100 thoughts on “Christina Hoff Sommers & Sir Roger Scruton: Free speech, philosophy, and art | VIEWPOINT

  1. List on undesirable persons? Is that like some feminist list that contains a list of guys that are not to be dated by any woman?

  2. Wait a sec–the boomers were in their 20s, at the oldest, in the 1960s. The designers, architects, and producers of 60s hideosities were born in the first third of the 20th century, and had been at work for quite a while.

  3. Thanks for the great interview Christina, Does anyone else feel a new loosely defined center forming around the loud polarization? My fingers are crossed that 2017 will go down as the year we develop online conversational ethics which is to say you don't get a pass from the golden rule just because someone can't punch you through the screen yet. I mean when is the last time you told someone at a bar GFKYS or drink bleach? HA. I'll look forward to reading Roger's book

  4. Thanks for this, always good to hear Roger Scruton's thoughts about modern life. This is the first time I've seen Christina Hoff Sommers – not to be sexist, but she is rather beautiful…

  5. Scrotum comes off as someone who is both sincere and genuine ; such personal integrity is in short supply these days…

  6. When listening to them talk about architecture I wondered what Sir Roger Scruton would make of the architecture seen in science fiction films like "Blade Runner", "Ghost in the Shell", or the old SF movie "Metropolis".

  7. Thank you Christina Hoff Sommers, for this presentation of Sir Roger Scruton, I will enjoy his style And manners as a Gentleman of high Quality…! He is Inspiring ,soft spoken and very intuitive plus he could teach men to be better & absolutely not be just navel gazer especially our own…! I think that it becomes quite unhealthy & very dangerous to be so concentrate too much in our own self…!

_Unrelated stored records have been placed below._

<file path="src/rtl/tksm_pkg.sv">
// ----------------------------------------------------------------------------
// Terminal key sequence matcher package
// Shared types, constants and codes for the key sequence matcher.
// ----------------------------------------------------------------------------
package tksm_pkg;

    localparam int TABLE_ENTRIES_DEF = 128;
    localparam int MAX_SEQ_LEN_DEF   = 8;
    localparam int QUEUE_DEPTH       = 2;
    localparam int TIMEOUT_RESET     = 2;

    typedef enum logic [1:0] {
        CMD_WR_BYTE = 2'd0,
        CMD_WR_CODE = 2'd1,
        CMD_RECV    = 2'd2,
        CMD_TICK    = 2'd3
    } t_cmd;

    typedef enum logic [1:0] {
        ST_PLAIN   = 2'd0,
        ST_MATCHED = 2'd1,
        ST_UNKNOWN = 2'd2,
        ST_TIMEOUT = 2'd3
    } t_status;

    typedef enum logic [1:0] {
        CFG_ACTIVE  = 2'd0,
        CFG_TIMEOUT = 2'd1,
        CFG_STRICT  = 2'd2
    } t_cfg_reg;

    typedef enum logic [2:0] {
        S_IDLE,
        S_SCAN,
        S_RD1,
        S_CUR,
        S_PA,
        S_PB,
        S_NEXT,
        S_CODE
    } t_state;

    typedef struct packed {
        t_cmd        command;
        logic [6:0]  entry_index;
        logic [2:0]  byte_position;
        logic [7:0]  data_byte;
        logic [15:0] key_code;
    } t_in_item;

    typedef struct packed {
        logic [15:0] key_value;
        t_status     status;
    } t_out_item;

endpackage

</file>
<file path="src/rtl/tksm_fifo.sv">
// ----------------------------------------------------------------------------
// Small queue
// Register-based first-in first-out queue with full and empty flags.
// ----------------------------------------------------------------------------
module tksm_fifo #(
    parameter int WIDTH = 8,
    parameter int DEPTH = tksm_pkg::QUEUE_DEPTH
) (
    input  logic             i_clk,
    input  logic             i_rst_n,
    input  logic             i_push,
    input  logic [WIDTH-1:0] i_data,
    output logic             o_full,
    input  logic             i_pop,
    output logic [WIDTH-1:0] o_data,
    output logic             o_empty
);
    localparam int AW = (DEPTH > 1) ? $clog2(DEPTH) : 1;

    logic [WIDTH-1:0] r_mem [DEPTH];
    logic [AW-1:0]    r_wp, r_rp;
    logic [AW:0]      r_cnt;
    logic             do_push, do_pop;

    assign o_full  = (r_cnt == (AW+1)'(DEPTH));
    assign o_empty = (r_cnt == '0);
    assign o_data  = r_mem[r_rp];
    assign do_push = i_push && !o_full;
    assign do_pop  = i_pop && !o_empty;

    always_ff @(posedge i_clk) begin
        if (!i_rst_n) begin
            r_wp  <= '0;
            r_rp  <= '0;
            r_cnt <= '0;
        end else begin
            if (do_push) begin
                r_wp <= (r_wp == AW'(DEPTH-1)) ? '0 : r_wp + 1'b1;
            end
            if (do_pop) begin
                r_rp <= (r_rp == AW'(DEPTH-1)) ? '0 : r_rp + 1'b1;
            end
            if (do_push && !do_pop) begin
                r_cnt <= r_cnt + 1'b1;
            end else if (do_pop && !do_push) begin
                r_cnt <= r_cnt - 1'b1;
            end
        end
    end

    always_ff @(posedge i_clk) begin
        if (do_push) begin
            r_mem[r_wp] <= i_data;
        end
    end

endmodule

</file>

  8. Tracey Emin doesn't suck because her work is ugly, it's because she has no talent or inspiration. Scruton's obsession with beauty shows that he doesn't understand that creativity can be ugly. He just wants false anodyne impressions of utopias.

  9. Professor Roger Scruton does not understand of Art nothing. Art usually mirrors the real life. Artist usually is very sensitive to the life and even are able to predict the future. That why Artist usually are not very politicly collect. Artist is free spirits. About Architecture I totally agree his concepts. Where is free speech that you have the title of this video? What happens at this moment in England or in the world? Why you don't talk about hot issues. Are you asleep or you are totally frozen icebergs full of money and blind for the world's problems now? And very…. politicly correct…. What kind of Professor are you terrible job

  10. perhaps Sir Roger dinner believes talks with mediocre Architects acquaintances qualify him to comment frivously on modernity. Hoff and Scrutton feel competant enough to mix Gender Studies with Architecture as casually as composing set pieces of IKEA furniture. Hoff seems to recycle the same complaints against generations and establishments within each interview but with the gusto of a debate rebuttal. To mix Gropius with LeCorbusier proves their lack of intelectual penetration; their euphonious nodding and waving coupled with stretched out vowels does not substantiate prowess, instead it signals drowning pretensions.

  11. Here's the thing. I disagree with this man. I disagree with the idea that there's no beauty in a bedroom or any value in deconstruction.

    On the other hand though, a) he's calm and polite enough that I don't feel like I need to tear him down, and b) I also disagree with the postmodernists enough to know that he does have a purpose.

    In other words, at last, I have found a Conservative that I can respectfully disagree with. Finally.

  12. Everyone is seems to be unaware of the artist as a practice joker i.e. in Berlin Gallery a dome of scrunched up A4 paper in the middle of floor is an installation and it was made kinetic because the art gallery had to assign a guard to continually circle it to stop the teenagers on school excursions from setting it alight or pinching bits of the paper.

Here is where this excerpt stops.